Data excerpts:

-------

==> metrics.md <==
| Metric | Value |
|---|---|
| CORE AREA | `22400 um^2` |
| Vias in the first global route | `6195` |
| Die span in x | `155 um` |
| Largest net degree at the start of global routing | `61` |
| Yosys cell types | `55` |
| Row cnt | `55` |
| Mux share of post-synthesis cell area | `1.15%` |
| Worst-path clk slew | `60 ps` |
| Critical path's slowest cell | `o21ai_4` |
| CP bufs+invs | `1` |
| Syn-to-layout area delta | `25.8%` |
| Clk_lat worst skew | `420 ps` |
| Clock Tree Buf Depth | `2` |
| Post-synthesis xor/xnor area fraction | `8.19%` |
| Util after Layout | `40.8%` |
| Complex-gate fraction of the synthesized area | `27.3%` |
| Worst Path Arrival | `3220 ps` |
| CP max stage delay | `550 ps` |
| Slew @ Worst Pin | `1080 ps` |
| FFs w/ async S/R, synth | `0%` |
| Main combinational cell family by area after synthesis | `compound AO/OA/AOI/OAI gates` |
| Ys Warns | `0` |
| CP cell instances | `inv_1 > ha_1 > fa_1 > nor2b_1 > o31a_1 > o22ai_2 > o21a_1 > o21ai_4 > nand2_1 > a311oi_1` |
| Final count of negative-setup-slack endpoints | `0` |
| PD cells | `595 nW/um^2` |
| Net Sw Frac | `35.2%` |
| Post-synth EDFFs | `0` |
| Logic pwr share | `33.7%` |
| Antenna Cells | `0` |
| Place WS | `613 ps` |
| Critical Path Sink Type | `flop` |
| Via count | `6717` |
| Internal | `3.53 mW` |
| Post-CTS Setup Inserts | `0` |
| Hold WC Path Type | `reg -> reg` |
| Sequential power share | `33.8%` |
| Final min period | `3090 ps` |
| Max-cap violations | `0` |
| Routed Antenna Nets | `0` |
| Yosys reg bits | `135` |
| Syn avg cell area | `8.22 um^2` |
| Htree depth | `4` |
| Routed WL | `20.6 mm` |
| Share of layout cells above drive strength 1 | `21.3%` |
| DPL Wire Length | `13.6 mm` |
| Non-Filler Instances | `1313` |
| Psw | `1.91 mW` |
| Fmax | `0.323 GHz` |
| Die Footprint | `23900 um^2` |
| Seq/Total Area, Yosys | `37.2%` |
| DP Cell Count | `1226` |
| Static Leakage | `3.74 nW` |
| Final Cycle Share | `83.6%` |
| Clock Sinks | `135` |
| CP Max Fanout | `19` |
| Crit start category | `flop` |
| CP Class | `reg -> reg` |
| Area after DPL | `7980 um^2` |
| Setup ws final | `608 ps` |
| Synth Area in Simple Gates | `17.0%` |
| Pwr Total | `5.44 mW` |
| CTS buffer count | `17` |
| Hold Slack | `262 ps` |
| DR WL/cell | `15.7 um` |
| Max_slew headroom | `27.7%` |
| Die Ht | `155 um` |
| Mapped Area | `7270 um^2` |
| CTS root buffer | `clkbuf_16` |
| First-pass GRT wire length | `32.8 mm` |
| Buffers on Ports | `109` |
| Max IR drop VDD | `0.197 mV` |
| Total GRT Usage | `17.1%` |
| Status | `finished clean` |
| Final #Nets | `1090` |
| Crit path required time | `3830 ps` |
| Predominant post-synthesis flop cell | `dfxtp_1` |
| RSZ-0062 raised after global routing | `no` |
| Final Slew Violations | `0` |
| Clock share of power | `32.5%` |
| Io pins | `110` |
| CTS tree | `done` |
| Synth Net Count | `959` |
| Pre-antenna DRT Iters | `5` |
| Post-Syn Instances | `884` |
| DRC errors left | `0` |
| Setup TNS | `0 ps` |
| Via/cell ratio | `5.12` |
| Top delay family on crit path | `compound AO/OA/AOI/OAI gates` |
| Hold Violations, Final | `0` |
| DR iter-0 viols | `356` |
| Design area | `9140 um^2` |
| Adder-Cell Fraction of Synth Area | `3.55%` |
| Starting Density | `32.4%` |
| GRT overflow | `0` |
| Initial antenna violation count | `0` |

-------

Pull out the lines above in which the word "Critical" appears.

| Critical path's slowest cell | `o21ai_4` |
| Critical Path Sink Type | `flop` |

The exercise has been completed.